PROBLEM STATEMENT —
The line containing "setup reg to" marks the end: write out exactly every line from the first line of the data below through that line, and only those.

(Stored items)

-=-=-

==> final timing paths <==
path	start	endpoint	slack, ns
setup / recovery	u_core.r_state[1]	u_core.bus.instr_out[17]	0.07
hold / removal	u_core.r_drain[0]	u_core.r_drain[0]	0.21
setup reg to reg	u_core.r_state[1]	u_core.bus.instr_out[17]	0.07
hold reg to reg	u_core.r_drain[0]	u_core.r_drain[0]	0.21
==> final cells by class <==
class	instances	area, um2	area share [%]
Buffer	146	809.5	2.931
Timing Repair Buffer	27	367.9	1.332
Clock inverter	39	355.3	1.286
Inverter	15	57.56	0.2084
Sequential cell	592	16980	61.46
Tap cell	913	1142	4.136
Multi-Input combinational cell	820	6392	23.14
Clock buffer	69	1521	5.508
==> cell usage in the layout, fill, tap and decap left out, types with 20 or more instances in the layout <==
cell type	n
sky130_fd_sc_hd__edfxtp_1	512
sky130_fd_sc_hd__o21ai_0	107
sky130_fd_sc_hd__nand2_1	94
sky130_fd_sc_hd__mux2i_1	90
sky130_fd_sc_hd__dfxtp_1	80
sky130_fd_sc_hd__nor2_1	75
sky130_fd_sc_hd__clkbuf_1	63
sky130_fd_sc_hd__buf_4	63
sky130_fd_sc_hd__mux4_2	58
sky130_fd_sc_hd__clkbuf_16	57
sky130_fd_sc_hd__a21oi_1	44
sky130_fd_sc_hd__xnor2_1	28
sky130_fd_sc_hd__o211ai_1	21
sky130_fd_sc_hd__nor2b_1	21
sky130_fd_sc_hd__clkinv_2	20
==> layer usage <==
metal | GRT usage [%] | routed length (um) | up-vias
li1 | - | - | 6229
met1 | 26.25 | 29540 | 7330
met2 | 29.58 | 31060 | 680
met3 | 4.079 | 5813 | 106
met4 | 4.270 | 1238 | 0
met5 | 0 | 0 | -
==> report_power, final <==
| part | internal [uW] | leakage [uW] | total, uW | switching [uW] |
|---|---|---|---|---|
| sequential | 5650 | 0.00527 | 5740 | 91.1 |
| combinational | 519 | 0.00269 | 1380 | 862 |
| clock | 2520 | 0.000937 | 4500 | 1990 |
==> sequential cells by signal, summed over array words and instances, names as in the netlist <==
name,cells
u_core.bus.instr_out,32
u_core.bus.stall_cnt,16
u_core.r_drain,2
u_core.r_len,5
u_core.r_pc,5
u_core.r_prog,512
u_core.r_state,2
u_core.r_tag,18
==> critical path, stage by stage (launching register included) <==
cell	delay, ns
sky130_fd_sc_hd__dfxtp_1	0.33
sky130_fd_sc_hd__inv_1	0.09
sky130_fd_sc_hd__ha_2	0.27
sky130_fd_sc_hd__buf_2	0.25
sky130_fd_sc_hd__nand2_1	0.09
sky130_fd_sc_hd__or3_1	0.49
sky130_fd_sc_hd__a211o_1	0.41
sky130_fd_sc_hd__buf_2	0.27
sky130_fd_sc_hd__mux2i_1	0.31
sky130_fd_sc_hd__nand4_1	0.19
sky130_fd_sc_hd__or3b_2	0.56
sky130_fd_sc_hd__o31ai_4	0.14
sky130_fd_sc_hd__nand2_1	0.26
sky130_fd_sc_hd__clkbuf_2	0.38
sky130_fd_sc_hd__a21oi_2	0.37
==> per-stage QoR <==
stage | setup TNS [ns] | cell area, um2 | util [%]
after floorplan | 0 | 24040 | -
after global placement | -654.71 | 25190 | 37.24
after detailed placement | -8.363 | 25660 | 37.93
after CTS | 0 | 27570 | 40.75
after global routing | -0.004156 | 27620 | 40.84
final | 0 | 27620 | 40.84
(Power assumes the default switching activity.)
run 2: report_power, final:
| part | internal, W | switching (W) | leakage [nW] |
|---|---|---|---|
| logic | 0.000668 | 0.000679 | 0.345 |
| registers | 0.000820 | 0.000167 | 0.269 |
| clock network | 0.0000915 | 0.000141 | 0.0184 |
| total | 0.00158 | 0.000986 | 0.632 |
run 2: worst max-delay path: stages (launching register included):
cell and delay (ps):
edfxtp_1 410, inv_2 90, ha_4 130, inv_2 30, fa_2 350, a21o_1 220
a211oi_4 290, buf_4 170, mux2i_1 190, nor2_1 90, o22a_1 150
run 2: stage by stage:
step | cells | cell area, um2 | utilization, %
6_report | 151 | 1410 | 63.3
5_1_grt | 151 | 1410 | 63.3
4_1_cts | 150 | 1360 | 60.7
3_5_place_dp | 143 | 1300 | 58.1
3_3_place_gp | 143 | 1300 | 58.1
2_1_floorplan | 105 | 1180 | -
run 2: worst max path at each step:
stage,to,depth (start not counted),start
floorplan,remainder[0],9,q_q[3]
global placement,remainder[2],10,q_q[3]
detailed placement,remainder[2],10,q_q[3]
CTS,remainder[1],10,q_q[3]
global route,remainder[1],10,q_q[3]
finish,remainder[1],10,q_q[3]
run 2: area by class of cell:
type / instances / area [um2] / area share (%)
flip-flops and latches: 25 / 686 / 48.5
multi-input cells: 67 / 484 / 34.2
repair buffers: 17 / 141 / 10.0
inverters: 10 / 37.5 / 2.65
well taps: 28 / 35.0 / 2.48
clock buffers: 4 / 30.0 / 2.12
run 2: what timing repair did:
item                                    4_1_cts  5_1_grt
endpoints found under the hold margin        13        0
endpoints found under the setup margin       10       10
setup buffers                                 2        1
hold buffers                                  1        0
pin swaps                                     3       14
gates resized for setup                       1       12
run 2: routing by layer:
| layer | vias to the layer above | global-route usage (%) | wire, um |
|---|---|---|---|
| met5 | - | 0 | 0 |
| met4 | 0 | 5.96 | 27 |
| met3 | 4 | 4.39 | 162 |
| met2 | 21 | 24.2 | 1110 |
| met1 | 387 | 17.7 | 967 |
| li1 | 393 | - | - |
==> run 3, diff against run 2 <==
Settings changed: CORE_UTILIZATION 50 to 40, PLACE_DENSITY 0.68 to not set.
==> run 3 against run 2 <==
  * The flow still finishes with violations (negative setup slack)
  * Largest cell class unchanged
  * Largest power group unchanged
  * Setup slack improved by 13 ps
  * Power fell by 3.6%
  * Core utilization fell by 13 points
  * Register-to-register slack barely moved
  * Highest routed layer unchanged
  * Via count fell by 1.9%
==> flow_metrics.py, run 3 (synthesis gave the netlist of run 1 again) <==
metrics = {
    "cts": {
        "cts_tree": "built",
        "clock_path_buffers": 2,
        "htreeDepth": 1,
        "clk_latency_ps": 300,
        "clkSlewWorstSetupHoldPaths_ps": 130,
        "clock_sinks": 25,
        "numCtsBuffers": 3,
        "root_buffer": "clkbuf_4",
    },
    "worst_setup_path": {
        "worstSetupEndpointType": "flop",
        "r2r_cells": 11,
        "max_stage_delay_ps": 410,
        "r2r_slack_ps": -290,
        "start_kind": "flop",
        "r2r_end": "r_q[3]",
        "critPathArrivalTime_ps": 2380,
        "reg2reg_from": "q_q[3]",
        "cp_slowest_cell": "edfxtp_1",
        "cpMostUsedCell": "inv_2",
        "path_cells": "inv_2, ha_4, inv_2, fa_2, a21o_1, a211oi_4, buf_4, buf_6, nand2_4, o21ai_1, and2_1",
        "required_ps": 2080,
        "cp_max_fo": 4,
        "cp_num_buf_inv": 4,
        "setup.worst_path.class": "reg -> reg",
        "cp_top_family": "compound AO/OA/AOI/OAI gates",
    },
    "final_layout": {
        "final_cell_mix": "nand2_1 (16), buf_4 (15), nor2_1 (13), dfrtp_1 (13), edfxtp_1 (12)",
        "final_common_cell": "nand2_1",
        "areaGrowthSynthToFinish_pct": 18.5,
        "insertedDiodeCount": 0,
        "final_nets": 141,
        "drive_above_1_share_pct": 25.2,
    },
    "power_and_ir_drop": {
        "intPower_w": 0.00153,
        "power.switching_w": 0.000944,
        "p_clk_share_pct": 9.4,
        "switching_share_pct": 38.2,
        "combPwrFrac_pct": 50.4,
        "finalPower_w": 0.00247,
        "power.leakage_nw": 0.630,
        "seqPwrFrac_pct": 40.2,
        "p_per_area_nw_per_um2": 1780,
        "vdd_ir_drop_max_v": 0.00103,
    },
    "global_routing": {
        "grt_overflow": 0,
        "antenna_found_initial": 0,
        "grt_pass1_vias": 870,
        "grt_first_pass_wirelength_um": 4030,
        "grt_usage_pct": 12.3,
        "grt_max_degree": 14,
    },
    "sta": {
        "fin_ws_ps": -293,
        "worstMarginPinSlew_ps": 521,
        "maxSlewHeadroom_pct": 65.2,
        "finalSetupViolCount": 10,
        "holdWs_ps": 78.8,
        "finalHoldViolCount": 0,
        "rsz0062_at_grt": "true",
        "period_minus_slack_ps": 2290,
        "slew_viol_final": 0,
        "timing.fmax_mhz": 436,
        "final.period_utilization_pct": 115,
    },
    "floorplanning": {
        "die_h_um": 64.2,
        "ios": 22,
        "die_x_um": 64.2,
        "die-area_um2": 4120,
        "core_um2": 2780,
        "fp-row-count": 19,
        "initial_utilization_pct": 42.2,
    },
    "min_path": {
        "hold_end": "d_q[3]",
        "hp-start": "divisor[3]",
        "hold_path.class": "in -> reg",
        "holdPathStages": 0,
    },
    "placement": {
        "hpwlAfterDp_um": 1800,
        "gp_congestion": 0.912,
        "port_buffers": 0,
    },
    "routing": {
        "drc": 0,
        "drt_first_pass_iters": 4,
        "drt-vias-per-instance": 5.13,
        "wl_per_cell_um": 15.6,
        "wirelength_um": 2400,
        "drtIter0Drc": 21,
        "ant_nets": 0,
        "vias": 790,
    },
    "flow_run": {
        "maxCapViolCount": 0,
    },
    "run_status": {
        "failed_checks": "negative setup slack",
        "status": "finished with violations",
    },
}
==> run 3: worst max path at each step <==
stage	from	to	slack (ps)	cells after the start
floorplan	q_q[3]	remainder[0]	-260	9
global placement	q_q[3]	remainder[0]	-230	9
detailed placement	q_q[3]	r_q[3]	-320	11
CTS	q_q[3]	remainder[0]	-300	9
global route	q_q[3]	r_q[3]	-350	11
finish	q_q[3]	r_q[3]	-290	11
$ cat src/rtl/ahb_bus_arbiter.sv
// Two-master AHB arbiter and address/data multiplexer with burst protection and a hold limit.
// Define AHB_ARB_LOCK_EN to add m0_hlock/m1_hlock inputs and the hmastlock output.
module ahb_bus_arbiter #(
    parameter int unsigned PRIORITY_MODE  = 0,
    parameter int unsigned DEFAULT_MASTER = 0,
    parameter int unsigned MAX_HOLD       = 16
) (
    input  logic        hclk,
    input  logic        hreset,
    input  logic        m0_hbusreq,
    output logic        m0_hgrant,
    input  logic [1:0]  m0_htrans,
    input  logic [31:0] m0_haddr,
    input  logic        m0_hwrite,
    input  logic [2:0]  m0_hsize,
    input  logic [31:0] m0_hwdata,
    input  logic        m1_hbusreq,
    output logic        m1_hgrant,
    input  logic [1:0]  m1_htrans,
    input  logic [31:0] m1_haddr,
    input  logic        m1_hwrite,
    input  logic [2:0]  m1_hsize,
    input  logic [31:0] m1_hwdata,
`ifdef AHB_ARB_LOCK_EN
    input  logic        m0_hlock,
    input  logic        m1_hlock,
    output logic        hmastlock,
`endif
    output logic [31:0] haddr,
    output logic [1:0]  htrans,
    output logic        hwrite,
    output logic [2:0]  hsize,
    output logic [31:0] hwdata,
    output logic        hmaster,
    output logic        hmaster_data,
    input  logic        hready
);

    localparam logic       DEF_M       = (DEFAULT_MASTER != 0) ? 1'b1 : 1'b0;
    localparam logic       RR_MODE     = (PRIORITY_MODE != 0) ? 1'b1 : 1'b0;
    localparam logic [8:0] HOLD_MAX    = 9'(MAX_HOLD);
    localparam logic [1:0] HTRANS_IDLE = 2'b00;
    localparam logic [1:0] HTRANS_SEQ  = 2'b11;

    logic       owner_r;
    logic       hmaster_data_r;
    logic       rr_last_r;
    logic       parked_r;
    logic       post_rst_r;
    logic       m0_hgrant_r;
    logic       m1_hgrant_r;
    logic [7:0] hold_cnt_r;

    logic       owner_req_s;
    logic       other_req_s;
    logic       owner_lock_s;
    logic [1:0] owner_htrans_s;
    logic       hold_expired_s;
    logic       cand_s;
    logic       want_s;
    logic       next_owner_s;
    logic       next_req_s;

`ifdef AHB_ARB_LOCK_EN
    assign owner_lock_s = owner_r ? m1_hlock : m0_hlock;
    assign hmastlock    = owner_lock_s;
`else
    assign owner_lock_s = 1'b0;
`endif

    assign m0_hgrant      = m0_hgrant_r;
    assign m1_hgrant      = m1_hgrant_r;
    assign hmaster        = owner_r;
    assign hmaster_data   = hmaster_data_r;
    assign hold_expired_s = (({1'b0, hold_cnt_r} + 9'd1) >= HOLD_MAX);
    assign next_req_s     = next_owner_s ? m1_hbusreq : m0_hbusreq;

    // Address-phase mux driven by the registered owner
    always_comb begin
        if (owner_r) begin
            haddr          = m1_haddr;
            owner_htrans_s = m1_htrans;
            hwrite         = m1_hwrite;
            hsize          = m1_hsize;
            owner_req_s    = m1_hbusreq;
            other_req_s    = m0_hbusreq;
        end else begin
            haddr          = m0_haddr;
            owner_htrans_s = m0_htrans;
            hwrite         = m0_hwrite;
            hsize          = m0_hsize;
            owner_req_s    = m0_hbusreq;
            other_req_s    = m1_hbusreq;
        end
    end

    // Shared htrans, masked to IDLE for the first cycle out of reset
    always_comb begin
        if (post_rst_r) begin
            htrans = HTRANS_IDLE;
        end else begin
            htrans = owner_htrans_s;
        end
    end

    // Data-phase write data follows the data-phase owner
    always_comb begin
        if (hmaster_data_r) begin
            hwdata = m1_hwdata;
        end else begin
            hwdata = m0_hwdata;
        end
    end

    // Candidate selection, hold-limit handover and burst/lock protection
    always_comb begin
        cand_s = DEF_M;
        if (m0_hbusreq && m1_hbusreq) begin
            if (RR_MODE) begin
                cand_s = ~rr_last_r;
            end else begin
                cand_s = 1'b0;
            end
        end else if (m0_hbusreq) begin
            cand_s = 1'b0;
        end else if (m1_hbusreq) begin
            cand_s = 1'b1;
        end else begin
            cand_s = DEF_M;
        end

        // A parked owner never earned the bus, so the plain candidate rule applies to it
        if (!parked_r && owner_req_s && other_req_s) begin
            if (hold_expired_s) begin
                want_s = ~owner_r;
            end else begin
                want_s = owner_r;
            end
        end else begin
            want_s = cand_s;
        end

        if ((htrans != HTRANS_SEQ) && !owner_lock_s) begin
            next_owner_s = want_s;
        end else begin
            next_owner_s = owner_r;
        end
    end

    // Ownership, grants, hold counter and round-robin state; all frozen during wait states
    always_ff @(posedge hclk or posedge hreset) begin
        if (hreset) begin
            owner_r        <= DEF_M;
            hmaster_data_r <= DEF_M;
            rr_last_r      <= 1'b0;
            parked_r       <= 1'b1;
            post_rst_r     <= 1'b1;
            m0_hgrant_r    <= ~DEF_M;
            m1_hgrant_r    <= DEF_M;
            hold_cnt_r     <= 8'd0;
        end else begin
            post_rst_r <= 1'b0;
            if (hready) begin
                owner_r        <= next_owner_s;
                hmaster_data_r <= owner_r;
                m0_hgrant_r    <= ~next_owner_s;
                m1_hgrant_r    <= next_owner_s;
                parked_r       <= ~next_req_s;
                if (next_req_s) begin
                    rr_last_r <= next_owner_s;
                end
                if ((next_owner_s != owner_r) || owner_lock_s || !other_req_s) begin
                    hold_cnt_r <= 8'd0;
                end else if (hold_cnt_r != 8'hFF) begin
                    hold_cnt_r <= hold_cnt_r + 8'd1;
                end
            end
        end
    end

endmodule

$ cat config.mk
export PLATFORM = sky130hd
export DESIGN_NAME = ahb_bus_arbiter
export DESIGN_NICKNAME = d
export VERILOG_FILES = /design/src/rtl/ahb_bus_arbiter.sv
export SDC_FILE = /design/constraint.sdc
export NUM_CORES = 1
export LEC_CHECK = 0
export ABC_AREA = 1
export BUFFER_PORTS_ARGS = -buffer_cell sky130_fd_sc_hd__buf_2
export CORE_AREA = 5 5 82 84
export DETAILED_ROUTE_END_ITERATION = 10
export DIE_AREA = 0 0 87 89
export PLACE_DENSITY = 0.87
export REMOVE_ABC_BUFFERS = 1
export SLEW_MARGIN = 20
export SYNTH_ARGS = -nofsm -noshare
export SYNTH_HDL_FRONTEND = slang
export SYNTH_SLANG_ARGS = --single-unit
$ cat constraint.sdc
create_clock -name hclk -period 2.4 [get_ports hclk]
set_input_delay 0.36 -clock hclk [delete_from_list [all_inputs] [get_ports hclk]]
set_output_delay 0.36 -clock hclk [all_outputs]
set_load 0.005 [all_outputs]
# Yosys cells after proc, flatten, opt, wreduce, memory -nomap -nowiden
# Cells that the tools add are included.
[totals]
wordCells = 40
ff_bits = 13
input_bits = 145
output_inout_bits = 74
[classes]
n_eq_ne = 3
mux = 17
n_addsub = 2
bitwise_logic = 3
reduce_logical = 8
magnitude_cmp = 1
[ops]
columns = ["op", "count"]
rows = [
  ["$mux 32", 2],
  ["$mux 8", 2],
  ["$mux 1", 10],
  ["$add 8x1->9 const B", 1],
  ["$ge 9x5->1 const B", 1],
  ["$add 8x1->8 const B", 1],
  ["$ne 8x8->1 const B", 1],
  ["$mux 2", 2],
  ["$logic_and 1x1->1", 3],
  ["$mux 3", 1],
  ["$not 1->1", 3],
  ["$logic_not 1->1", 2],
  ["$ne 2x2->1 const B", 1],
  ["$reduce_and 2->1", 1],
  ["$reduce_bool 2->1", 1],
  ["$logic_or 1x1->1", 1],
  ["$ne 1x1->1", 1],
]

# Depth between registers and ports, before layout
[logic_depth]
depth_word = 9
depth_mapped = 17
ltp_nobuf = 17

# Worst setup path before layout
# No wires, ideal clock.
[synth_path]
path_kind = "reg2reg"
start = "reg hold_cnt_r[0]"
end = "reg hold_cnt_r[3]"
period_less_slack_ns = 1.906
path_buffers = 0
path_stages_with_launch = 18
t_arrival_ns = 1.789
setup_time_ns = 0.117
t_required_ns = 2.283
path_slack_ns = 0.494
cell_sequence = "dfrtp_1 > ha_1 > nand2_1 > clkinv_1 > nand3b_1 > nand3_2 > nor2_4 > nand2_1 > nand2_1 > nand3_2 > nand2_4 > nand2_4 > nand2_2 > nand2_4 > nand2_4 > nand2_4 > nand2_1 > nand2_1"
[synth_between]
elab_chain_cells = 9
elab_cells_between_ends = 13
classes_between = "add/sub: 2; order compare: 1; eq/ne: 2; mux: 5; reduce/logical: 3"
[synth_rtl]
columns = ["item", "line", "text"]
rows = [
  ["start, declared", "52", "logic [7:0] hold_cnt_r;"],
  ["start signal, assigned", "175", "hold_cnt_r <= hold_cnt_r + 8'd1;"],
  ["$add 8x1->9", "75", "assign hold_expired_s = (({1'b0, hold_cnt_r} + 9'd1) >= HOLD_MAX);"],
  ["$ge 9x5->1", "75", ""],
  ["$mux 1", "134", "if (hold_expired_s) begin"],
  ["$mux 1", "133", "if (!parked_r && owner_req_s && other_req_s) begin"],
  ["$mux 1", "143", "if ((htrans != HTRANS_SEQ) && !owner_lock_s) begin"],
  ["$ne 1x1->1", "172", "if ((next_owner_s != owner_r) || owner_lock_s || !other_req_s) begin"],
  ["$logic_or 1x1->1", "172", ""],
  ["$reduce_bool 2->1 (no line)", "n/a", ""],
  ["$reduce_and 2->1 (no line)", "n/a", ""],
]
# Parallel ways exist; a longest one is shown, timed or not. The select of a mux whose other input is x is not followed.
# A chain may end at the register's enable or synchronous reset.

# Worst setup path after layout
# Ends and elaborated chain as after synthesis.

==> qor.yml <==
outcome:
  status: "complete, no violations"
logic_synthesis:
  syn_area_mm2: 0.00170
  yosys.area.top_type: "nand2_1"
  yosys.cell_types.count: 27
  synth_top_family_by_area: "simple AND/OR/NAND/NOR gates"
  yosys-top-cells-count: "nand2_1 (146), mux2_2 (33), clkbuf_1 (10), dfrtp_1 (10), nand4_1 (8)"
  ys_seq_area_share_pct: 19.3
  synth.area.top_cells: "nand2_1 (32%), mux2_2 (22%), dfrtp_1 (15%)"
  synth_mux_area_share_pct: 21.8
  yosys.area.top_type_share_pct: 32.2
  synthAdderAreaFrac_pct: 1.47
  synth-seq-cells: 13
  yosysWarningCount: 0
  synth-xor-area-share_pct: 0.515
  yosys.cell_count.top_type: "nand2_1"
  yosys.area_share.simple_pct: 47.6
  ys.flop_type: "dfrtp_1"
  syn_inst: 268
  avgSynthCellArea_um2: 6.35
  synth_edf_count: 0
  synth_compound_area_share_pct: 2.79
  ys_async_sr_fraction_pct: 100
critical_path:
  critical_path.max_fanout: 9
  r2r_cells: 17
  required_ns: 2.54
  r2r-start: "hold_cnt_r[0]"
  cp-start-kind: "register"
  r2r_slack_ns: 0.20
  crit_arrival_ns: 2.33
  r2r_end: "hold_cnt_r[3]"
  cp-end-kind: "register"
  worstSetupPathType: "register to register"
detailed_routing:
  wl_per_cell_um: 13.9
  ant_nets: 0
  via_per_inst: 4.46
  first_iter_violations: 65
  finalWirelength_um: 7750
  drcViolationCount: 0
  num_vias: 2482
  dr.pass1.iters: 4
clock_tree:
  post_cts_resized: 0
  cts_buffers: 3
  cts_buffer_depth: 2
  root_buffer: "clkbuf_8"
  cts_tree: "yes"
  clk_latency_ns: 0.25
  cts_hold_buf: 0
  cts.sinks: 13
  clkSlewWorstSetupHoldPaths_ns: 0.06
  post_cts_buffers: 0
  htreeDepth: 1
timing:
  tns_ns: 0
  whs_ns: 0.123
  fin_ws_ns: 0.204
  final-max-slew-violation-count: 0
  final.setup_skew_ns: 0.00263
  timing.final.hold_violations: 0
  fin_crit_sh_pct: 91.5
  rsz0062_at_grt: "false"
  setup_viol: 0
  fmax_mhz: 455
  min_period_ns: 2.20
die:
  start_util_pct: 29.1
  core_area_mm2: 0.00585
  die_h_um: 89
  rows: 28
  pin_count: 219
  die_x_um: 87
  die_area_mm2: 0.00774
grt:
  grt_overflow_total: 0
  antenna_found_initial: 3
  grt_start_max_net_pins: 40
  grt_pass1_wl_um: 11000
  track_usage_pct: 17.4
  grt_pass1_vias: 2402
placement:
  portBuffers: 218
  gp_congestion: 0.857
  place_ws_ns: 0.233
  dp.final_hpwl_um: 6580
  place_area_mm2: 0.00284
layout:
  drive_above_1_share_pct: 57.9
  nets: 626
  syn2layout_area_growth_pct: 70.1
  final_area_mm2: 0.00289
flow_run:
  drv_cap: 0
power:
  power.leakage_nw: 1.78
  power.density_mw_per_mm2: 379
  power_mw: 1.10
  ir_drop_mv: 0.367
worst_hold_path:
  hold_class: "primary input to async pin"
## metrics by stage
stage	std cells	util, %
floorplan	253	-
global placement	549	48.6
detailed placement	549	48.6
CTS	553	49.3
global route	556	49.5
finish	556	49.5
## worst max path at each step
| stage | startpoint | end | slack [ns] | cells past startpoint |
|---|---|---|---|---|
| 2_1_floorplan | m1_hgrant | hold_cnt_r[3] | -0.09 | 14 |
| 3_3_place_gp | hold_cnt_r[0] | hold_cnt_r[0] | 0.39 | 17 |
| 3_5_place_dp | hold_cnt_r[0] | hold_cnt_r[3] | 0.23 | 17 |
| 4_1_cts | hold_cnt_r[0] | hold_cnt_r[3] | 0.21 | 17 |
| 5_1_grt | hold_cnt_r[0] | hold_cnt_r[3] | 0.008 | 17 |
| 6_report | hold_cnt_r[0] | hold_cnt_r[3] | 0.20 | 17 |
## power breakdown
group	leakage (nW)	switching (mW)	internal (mW)
Sequential	0.168	0.0167	0.240
Clock	0.0228	0.0812	0.118
Combinational	1.59	0.311	0.330
## state kept, by name, summed over array words and instances (netlist names)
name,cells
m1_hgrant,1
hold_cnt_r,8
m0_hgrant,1
post_rst_r,1
parked_r,1
hmaster_data,1
## cell usage in the layout (no fill, tap or decap), types with 2 or more instances in the layout
cell type and n:
o21ai_0 4, nor2_2 2, ha_1 2, nand2_1 146
nor2_4 2, dfrtp_1 10, buf_4 3, clkbuf_8 3
nand3b_1 2, buf_2 218, inv_2 2, dfstp_2 3
nand4_1 8, nand3_2 3, diode_2 3, inv_1 7
nand3_1 6, nand2_2 3, a21oi_1 3, nand2_4 5
mux2_2 33, nor2_1 6
## cells by family (layout without fill, tap and decap cells)
| group | count (synthesis) | after routing |
|---|---|---|
| XOR/XNOR | 1 | 1 |
| buffers and inverters | 25 | 235 |
| other | 1 | 4 |
| flip-flops | 13 | 13 |
| AND/OR/NAND/NOR | 184 | 184 |
| multiplexers | 33 | 33 |
| AO/OA/AOI/OAI | 9 | 9 |
| adder cells (fa/ha/maj) | 2 | 2 |
## layout make-up
class	instances	area, µm²
sequential	13	329
tap	75	93.8
fill	576	2960
timing repair buffer	221	1110
clock buffer	4	45.0
antenna	3	7.51
multi-input combinational	230	1270
inverter	10	37.5
## layer usage
layer | GRT usage, % | share of wire (%) | vias up | routed length (µm)
met3 | 2.95 | 9.1 | 11 | 706
met2 | 33.1 | 53 | 118 | 4090
met5 | 0 | 0 | - | 0
li1 | - | - | 1276 | -
met1 | 19.1 | 36 | 1077 | 2790
met4 | 6.66 | 2.1 | 0 | 165
## critical path, stage by stage, from the launching register on
cell and delay [ns]:
dfrtp_1 0.42, ha_1 0.24, nand2_1 0.12, clkinv_1 0.12, nand3b_1 0.14, nand3_2 0.10, nor2_4 0.12, nand2_1 0.06
nand2_1 0.07, nand3_2 0.09, nand2_4 0.09, nand2_4 0.06, nand2_2 0.08, nand2_4 0.09, nand2_4 0.08, nand2_4 0.08
nand2_1 0.08, nand2_1 0.05
No activity file was read; power rests on OpenSTA's default activity.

-=-=-

RESPONSE FOR THIS EXERCISE —
==> final timing paths <==
path	start	endpoint	slack, ns
setup / recovery	u_core.r_state[1]	u_core.bus.instr_out[17]	0.07
hold / removal	u_core.r_drain[0]	u_core.r_drain[0]	0.21
setup reg to reg	u_core.r_state[1]	u_core.bus.instr_out[17]	0.07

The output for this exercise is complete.